* [Work required]
Collect all lines from the listing that include the string "same".

* [Data extract]
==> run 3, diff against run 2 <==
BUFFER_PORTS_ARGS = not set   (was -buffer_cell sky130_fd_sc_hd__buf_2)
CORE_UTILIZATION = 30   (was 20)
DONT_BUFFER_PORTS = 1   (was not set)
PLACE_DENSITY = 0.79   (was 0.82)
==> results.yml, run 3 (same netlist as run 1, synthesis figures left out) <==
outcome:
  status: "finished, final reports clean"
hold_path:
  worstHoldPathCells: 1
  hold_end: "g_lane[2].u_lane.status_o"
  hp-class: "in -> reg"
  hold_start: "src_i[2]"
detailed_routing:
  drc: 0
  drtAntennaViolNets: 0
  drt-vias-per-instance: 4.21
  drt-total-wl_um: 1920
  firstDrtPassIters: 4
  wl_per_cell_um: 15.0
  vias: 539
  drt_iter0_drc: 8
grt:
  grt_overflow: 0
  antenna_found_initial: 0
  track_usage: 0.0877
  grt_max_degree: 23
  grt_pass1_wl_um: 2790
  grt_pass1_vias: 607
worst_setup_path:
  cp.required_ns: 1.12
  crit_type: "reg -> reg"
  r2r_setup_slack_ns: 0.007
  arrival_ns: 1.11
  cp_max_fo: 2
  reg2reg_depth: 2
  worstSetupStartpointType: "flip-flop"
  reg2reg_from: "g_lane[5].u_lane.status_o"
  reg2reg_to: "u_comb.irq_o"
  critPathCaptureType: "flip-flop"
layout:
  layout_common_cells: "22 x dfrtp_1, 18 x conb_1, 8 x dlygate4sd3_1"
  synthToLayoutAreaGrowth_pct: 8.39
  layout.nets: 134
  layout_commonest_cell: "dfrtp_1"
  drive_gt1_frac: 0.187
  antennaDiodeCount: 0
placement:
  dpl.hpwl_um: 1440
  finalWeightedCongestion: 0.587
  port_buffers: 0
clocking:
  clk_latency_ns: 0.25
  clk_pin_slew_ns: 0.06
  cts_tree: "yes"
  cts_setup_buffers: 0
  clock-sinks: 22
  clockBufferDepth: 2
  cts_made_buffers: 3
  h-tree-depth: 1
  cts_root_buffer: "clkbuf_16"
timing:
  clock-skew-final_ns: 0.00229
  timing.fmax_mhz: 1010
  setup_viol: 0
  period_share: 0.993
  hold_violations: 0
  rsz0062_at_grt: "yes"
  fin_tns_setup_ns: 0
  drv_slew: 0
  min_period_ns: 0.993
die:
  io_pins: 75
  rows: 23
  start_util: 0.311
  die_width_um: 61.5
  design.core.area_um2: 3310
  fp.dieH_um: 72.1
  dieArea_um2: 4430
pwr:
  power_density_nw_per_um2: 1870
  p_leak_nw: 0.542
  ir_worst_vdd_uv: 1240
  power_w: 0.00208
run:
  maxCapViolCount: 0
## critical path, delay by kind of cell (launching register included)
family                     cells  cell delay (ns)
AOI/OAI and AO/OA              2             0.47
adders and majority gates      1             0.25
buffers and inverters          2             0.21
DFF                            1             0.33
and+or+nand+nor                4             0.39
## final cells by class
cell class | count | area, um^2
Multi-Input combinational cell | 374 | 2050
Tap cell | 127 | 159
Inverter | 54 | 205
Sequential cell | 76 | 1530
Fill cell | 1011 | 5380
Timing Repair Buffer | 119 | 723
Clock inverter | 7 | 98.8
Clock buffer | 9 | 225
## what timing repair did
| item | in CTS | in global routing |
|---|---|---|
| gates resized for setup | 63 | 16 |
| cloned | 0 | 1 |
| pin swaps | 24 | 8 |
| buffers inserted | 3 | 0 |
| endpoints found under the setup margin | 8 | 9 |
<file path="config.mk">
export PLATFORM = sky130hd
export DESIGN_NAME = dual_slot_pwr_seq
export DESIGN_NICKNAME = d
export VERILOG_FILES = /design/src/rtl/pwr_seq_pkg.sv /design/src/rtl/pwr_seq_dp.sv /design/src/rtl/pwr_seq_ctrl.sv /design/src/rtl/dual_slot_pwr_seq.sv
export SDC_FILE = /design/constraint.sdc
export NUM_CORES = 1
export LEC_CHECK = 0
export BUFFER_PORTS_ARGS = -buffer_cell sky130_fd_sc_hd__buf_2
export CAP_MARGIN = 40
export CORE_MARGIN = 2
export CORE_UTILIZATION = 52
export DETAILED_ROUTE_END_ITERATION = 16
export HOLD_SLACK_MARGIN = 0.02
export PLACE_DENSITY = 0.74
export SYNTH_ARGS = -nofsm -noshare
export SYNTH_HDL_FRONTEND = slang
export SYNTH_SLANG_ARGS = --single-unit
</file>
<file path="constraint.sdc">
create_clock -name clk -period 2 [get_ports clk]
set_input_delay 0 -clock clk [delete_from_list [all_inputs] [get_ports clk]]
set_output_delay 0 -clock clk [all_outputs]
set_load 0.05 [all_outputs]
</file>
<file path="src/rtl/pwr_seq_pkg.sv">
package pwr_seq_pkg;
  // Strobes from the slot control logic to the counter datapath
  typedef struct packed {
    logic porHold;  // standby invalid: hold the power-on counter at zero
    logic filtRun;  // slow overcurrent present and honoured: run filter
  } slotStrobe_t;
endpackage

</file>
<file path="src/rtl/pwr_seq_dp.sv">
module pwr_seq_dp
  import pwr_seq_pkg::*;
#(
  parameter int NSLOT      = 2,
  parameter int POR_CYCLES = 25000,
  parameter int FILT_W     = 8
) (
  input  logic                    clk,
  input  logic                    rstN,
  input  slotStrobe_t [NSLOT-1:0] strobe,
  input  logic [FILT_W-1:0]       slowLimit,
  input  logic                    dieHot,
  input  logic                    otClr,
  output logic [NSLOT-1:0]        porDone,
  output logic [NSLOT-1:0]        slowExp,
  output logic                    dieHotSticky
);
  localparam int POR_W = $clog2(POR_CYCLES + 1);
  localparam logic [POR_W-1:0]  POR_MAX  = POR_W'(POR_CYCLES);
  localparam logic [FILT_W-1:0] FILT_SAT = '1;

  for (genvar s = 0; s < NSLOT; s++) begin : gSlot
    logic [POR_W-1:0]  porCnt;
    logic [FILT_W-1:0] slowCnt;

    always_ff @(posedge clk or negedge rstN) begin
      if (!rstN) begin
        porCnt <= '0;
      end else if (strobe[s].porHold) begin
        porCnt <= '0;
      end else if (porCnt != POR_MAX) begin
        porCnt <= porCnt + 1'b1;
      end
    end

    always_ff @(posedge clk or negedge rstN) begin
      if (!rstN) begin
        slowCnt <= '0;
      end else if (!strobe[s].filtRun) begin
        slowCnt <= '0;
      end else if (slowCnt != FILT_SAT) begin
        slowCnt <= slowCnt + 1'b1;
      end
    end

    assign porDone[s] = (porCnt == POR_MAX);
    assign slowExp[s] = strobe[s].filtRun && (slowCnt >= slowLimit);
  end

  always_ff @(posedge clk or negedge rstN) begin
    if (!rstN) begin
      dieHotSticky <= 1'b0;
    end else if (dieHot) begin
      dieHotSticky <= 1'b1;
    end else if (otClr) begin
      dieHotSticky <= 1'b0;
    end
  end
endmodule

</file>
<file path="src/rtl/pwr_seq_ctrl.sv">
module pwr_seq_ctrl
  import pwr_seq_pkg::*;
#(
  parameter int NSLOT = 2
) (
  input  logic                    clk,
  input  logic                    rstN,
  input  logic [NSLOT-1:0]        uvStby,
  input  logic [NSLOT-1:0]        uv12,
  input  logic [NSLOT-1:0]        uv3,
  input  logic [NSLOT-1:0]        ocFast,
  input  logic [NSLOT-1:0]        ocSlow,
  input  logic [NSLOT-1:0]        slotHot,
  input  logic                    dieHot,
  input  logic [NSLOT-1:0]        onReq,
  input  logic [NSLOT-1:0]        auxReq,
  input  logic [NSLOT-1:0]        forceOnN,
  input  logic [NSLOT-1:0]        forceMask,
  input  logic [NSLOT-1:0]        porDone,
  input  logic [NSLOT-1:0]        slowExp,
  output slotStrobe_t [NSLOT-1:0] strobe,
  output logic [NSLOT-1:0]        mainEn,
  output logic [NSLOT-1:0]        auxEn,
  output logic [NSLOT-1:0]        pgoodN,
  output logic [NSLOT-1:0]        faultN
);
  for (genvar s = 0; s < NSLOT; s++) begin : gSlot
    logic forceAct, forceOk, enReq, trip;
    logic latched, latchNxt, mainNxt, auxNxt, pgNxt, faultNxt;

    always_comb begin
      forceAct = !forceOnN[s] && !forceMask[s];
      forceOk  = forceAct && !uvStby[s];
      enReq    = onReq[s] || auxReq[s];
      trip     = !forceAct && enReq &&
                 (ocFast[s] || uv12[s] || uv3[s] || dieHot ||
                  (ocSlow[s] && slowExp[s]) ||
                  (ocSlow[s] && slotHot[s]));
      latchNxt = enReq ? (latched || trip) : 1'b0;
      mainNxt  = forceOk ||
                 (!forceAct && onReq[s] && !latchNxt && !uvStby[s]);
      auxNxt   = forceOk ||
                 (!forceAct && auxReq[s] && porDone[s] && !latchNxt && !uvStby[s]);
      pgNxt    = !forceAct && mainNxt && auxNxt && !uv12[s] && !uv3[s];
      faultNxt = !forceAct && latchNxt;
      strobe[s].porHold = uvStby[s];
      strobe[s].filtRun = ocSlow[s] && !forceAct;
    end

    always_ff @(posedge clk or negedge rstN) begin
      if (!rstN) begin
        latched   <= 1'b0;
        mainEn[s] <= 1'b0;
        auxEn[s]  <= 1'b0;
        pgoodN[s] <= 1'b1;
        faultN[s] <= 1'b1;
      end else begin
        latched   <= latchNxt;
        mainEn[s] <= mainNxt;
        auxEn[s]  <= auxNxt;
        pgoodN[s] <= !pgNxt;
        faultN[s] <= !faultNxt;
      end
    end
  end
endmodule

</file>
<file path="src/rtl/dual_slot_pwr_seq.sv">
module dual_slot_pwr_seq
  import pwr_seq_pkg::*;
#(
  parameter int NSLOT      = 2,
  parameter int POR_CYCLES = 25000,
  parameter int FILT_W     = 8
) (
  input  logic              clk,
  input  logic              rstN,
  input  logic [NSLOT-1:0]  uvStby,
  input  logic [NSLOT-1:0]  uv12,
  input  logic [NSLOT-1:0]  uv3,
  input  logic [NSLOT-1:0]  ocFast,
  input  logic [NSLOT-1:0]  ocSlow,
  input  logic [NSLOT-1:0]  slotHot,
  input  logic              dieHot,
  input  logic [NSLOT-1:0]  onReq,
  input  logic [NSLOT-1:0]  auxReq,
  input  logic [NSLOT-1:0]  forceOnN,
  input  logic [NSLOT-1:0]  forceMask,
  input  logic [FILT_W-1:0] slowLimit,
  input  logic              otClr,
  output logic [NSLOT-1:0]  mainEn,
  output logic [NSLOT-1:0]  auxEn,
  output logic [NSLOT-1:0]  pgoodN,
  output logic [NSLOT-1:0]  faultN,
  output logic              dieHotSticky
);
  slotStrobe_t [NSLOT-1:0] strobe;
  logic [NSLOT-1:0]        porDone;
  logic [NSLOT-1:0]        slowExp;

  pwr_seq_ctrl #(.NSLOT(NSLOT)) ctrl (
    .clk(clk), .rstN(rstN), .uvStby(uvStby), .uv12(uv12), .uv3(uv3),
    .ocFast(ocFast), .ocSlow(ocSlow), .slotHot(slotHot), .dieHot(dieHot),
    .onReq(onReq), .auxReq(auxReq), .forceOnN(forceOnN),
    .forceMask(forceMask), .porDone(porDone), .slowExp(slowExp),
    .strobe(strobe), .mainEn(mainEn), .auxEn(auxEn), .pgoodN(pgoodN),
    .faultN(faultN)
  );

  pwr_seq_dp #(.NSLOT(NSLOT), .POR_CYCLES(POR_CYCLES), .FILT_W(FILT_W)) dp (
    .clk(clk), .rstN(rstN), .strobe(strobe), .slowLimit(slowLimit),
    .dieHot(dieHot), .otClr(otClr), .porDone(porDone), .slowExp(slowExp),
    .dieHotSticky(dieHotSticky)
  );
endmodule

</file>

* * *

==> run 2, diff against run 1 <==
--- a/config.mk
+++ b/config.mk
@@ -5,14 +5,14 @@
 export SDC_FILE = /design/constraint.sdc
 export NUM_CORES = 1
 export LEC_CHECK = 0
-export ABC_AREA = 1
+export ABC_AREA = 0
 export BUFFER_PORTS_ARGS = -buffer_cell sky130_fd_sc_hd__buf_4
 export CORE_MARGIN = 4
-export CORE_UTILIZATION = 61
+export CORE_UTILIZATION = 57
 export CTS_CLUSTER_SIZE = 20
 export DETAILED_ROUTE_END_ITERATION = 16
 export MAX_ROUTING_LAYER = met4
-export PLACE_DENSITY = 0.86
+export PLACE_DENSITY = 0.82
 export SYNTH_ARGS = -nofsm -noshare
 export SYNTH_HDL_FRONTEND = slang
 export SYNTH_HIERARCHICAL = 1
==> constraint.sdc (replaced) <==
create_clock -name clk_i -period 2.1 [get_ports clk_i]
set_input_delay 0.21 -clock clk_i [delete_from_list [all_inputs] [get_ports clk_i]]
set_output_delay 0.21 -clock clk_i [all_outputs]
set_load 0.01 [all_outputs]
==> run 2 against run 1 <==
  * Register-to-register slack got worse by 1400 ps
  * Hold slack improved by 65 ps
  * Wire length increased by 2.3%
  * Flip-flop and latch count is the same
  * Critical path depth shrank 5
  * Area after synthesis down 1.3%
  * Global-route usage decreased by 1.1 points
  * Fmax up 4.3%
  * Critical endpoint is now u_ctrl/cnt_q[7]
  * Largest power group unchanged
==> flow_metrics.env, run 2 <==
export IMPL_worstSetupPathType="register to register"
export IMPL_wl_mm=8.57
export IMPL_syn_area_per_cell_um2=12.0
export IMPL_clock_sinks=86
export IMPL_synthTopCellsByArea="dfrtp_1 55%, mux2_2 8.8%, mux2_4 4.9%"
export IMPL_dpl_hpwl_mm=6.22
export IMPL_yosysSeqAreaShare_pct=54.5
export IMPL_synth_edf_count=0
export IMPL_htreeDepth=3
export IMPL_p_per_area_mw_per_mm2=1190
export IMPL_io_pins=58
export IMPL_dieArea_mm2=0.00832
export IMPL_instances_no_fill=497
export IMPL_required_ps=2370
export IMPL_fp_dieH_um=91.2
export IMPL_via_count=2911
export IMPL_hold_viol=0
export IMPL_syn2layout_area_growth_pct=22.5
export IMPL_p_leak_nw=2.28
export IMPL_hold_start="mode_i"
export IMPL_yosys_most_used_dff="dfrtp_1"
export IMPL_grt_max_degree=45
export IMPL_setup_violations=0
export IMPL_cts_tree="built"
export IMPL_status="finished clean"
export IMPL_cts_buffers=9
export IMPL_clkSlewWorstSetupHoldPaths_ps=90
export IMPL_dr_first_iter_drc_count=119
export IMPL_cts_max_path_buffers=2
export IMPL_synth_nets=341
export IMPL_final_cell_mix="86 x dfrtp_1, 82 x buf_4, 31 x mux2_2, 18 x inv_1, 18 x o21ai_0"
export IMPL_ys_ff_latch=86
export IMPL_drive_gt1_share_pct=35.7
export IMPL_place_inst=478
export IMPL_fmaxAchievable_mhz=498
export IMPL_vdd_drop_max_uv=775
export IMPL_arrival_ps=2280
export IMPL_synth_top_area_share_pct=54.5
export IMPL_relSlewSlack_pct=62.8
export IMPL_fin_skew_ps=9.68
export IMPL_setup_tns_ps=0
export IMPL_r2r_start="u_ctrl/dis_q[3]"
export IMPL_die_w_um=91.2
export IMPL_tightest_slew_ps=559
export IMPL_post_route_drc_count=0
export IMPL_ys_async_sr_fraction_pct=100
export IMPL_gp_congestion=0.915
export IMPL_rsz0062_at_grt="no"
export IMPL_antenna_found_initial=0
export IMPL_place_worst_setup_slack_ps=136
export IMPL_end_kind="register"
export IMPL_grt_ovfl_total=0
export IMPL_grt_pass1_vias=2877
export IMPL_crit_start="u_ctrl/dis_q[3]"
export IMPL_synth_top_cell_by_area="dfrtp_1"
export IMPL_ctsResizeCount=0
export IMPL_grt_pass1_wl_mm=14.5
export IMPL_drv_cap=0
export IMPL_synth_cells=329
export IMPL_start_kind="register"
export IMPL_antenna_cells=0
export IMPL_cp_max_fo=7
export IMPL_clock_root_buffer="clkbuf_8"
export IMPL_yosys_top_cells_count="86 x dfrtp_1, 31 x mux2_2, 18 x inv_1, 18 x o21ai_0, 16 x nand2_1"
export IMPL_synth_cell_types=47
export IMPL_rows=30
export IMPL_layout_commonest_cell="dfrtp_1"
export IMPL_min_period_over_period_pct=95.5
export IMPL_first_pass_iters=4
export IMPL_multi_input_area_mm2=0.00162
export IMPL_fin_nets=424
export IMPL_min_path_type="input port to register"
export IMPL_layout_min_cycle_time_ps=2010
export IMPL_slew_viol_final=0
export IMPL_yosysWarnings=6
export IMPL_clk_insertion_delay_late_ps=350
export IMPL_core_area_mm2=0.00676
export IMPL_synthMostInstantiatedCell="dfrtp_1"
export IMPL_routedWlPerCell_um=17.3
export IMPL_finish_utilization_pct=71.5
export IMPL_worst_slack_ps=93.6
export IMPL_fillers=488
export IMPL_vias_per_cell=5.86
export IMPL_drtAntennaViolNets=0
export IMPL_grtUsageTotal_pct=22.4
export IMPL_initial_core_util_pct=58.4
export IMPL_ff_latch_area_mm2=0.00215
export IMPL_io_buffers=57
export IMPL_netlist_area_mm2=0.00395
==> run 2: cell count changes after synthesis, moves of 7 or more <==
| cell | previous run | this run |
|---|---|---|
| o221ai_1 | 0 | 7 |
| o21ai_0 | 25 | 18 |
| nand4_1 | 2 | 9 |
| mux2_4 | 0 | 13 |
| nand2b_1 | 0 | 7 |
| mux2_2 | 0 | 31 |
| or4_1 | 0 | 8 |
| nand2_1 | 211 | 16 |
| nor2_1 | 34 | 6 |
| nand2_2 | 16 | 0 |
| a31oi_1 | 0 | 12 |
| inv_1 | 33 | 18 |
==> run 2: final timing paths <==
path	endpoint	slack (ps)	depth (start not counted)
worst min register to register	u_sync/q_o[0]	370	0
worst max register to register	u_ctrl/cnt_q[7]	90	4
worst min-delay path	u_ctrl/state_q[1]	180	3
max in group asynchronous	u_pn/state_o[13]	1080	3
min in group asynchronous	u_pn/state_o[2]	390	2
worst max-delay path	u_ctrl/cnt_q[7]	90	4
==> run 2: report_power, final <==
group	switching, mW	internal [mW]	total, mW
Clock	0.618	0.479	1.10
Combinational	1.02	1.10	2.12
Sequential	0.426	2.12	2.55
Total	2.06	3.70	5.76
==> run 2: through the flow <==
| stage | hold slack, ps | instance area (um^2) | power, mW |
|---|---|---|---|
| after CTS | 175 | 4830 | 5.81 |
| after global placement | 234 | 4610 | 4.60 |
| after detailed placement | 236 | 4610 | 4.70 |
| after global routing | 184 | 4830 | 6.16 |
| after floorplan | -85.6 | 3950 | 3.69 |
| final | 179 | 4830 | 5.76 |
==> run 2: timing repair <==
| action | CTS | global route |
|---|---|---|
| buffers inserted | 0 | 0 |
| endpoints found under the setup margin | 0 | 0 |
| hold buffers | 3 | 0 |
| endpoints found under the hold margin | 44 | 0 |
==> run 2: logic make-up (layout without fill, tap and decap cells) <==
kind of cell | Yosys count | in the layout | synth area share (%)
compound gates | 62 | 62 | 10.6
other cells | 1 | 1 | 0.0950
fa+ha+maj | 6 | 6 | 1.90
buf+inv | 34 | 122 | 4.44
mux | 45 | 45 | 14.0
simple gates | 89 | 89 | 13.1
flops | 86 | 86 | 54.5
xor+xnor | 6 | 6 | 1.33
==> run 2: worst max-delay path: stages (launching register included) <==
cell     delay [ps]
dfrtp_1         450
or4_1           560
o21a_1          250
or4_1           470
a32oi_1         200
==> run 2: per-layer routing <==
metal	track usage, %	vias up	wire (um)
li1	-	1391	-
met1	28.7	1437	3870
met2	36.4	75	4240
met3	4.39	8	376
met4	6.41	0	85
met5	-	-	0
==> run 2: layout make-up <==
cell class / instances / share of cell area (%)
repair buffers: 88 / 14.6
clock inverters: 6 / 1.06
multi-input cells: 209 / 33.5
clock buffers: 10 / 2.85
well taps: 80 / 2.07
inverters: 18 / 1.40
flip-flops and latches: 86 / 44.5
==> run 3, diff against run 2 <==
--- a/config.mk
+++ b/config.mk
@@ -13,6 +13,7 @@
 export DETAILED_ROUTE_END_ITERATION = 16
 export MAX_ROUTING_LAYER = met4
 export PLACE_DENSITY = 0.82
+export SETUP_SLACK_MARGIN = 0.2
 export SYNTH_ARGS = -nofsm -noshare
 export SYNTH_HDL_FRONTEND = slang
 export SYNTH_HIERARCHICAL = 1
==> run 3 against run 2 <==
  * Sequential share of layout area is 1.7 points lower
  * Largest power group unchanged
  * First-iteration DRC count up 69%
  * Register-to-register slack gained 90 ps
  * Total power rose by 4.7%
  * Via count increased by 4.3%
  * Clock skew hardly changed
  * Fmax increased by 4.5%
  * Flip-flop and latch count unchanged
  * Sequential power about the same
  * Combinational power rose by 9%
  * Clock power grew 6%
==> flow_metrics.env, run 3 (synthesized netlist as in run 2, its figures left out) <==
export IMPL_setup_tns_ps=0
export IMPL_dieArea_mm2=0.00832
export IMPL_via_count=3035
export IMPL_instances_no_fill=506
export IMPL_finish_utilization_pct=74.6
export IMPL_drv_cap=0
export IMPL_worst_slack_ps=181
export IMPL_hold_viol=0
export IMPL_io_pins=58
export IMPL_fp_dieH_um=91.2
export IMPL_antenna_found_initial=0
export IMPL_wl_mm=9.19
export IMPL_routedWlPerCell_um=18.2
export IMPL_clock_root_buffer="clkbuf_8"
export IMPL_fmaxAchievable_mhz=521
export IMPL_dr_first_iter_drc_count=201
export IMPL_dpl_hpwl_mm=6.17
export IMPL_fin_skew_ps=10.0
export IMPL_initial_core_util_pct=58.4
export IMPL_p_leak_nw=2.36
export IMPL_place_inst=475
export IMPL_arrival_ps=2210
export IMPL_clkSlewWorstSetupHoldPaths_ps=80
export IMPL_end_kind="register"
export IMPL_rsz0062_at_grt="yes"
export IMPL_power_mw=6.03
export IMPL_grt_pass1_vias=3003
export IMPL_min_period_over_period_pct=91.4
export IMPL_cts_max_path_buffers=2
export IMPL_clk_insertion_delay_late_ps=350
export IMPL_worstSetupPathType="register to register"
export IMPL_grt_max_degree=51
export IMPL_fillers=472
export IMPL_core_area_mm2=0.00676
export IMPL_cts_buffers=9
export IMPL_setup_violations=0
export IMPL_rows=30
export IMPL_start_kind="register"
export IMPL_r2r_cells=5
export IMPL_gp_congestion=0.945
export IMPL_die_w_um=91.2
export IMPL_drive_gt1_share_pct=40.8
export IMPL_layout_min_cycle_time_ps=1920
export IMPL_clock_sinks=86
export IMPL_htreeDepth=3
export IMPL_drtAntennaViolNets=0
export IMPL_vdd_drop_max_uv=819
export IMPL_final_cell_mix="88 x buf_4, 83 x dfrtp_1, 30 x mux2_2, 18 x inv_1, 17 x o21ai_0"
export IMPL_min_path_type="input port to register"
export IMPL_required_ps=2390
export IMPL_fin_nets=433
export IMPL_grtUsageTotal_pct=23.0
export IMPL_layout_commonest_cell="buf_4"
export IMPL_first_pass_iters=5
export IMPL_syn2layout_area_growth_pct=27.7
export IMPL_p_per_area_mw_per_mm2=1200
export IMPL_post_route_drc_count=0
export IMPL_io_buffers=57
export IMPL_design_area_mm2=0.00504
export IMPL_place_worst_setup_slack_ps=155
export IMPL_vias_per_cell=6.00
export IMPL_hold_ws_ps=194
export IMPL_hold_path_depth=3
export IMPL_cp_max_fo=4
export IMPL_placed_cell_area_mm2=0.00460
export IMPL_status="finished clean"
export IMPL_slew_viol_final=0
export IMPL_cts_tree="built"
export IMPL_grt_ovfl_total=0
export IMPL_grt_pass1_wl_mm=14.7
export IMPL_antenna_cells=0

* [Response to the exercise]
==> results.yml, run 3 (same netlist as run 1, synthesis figures left out) <==
  * Flip-flop and latch count is the same
  * Sequential power about the same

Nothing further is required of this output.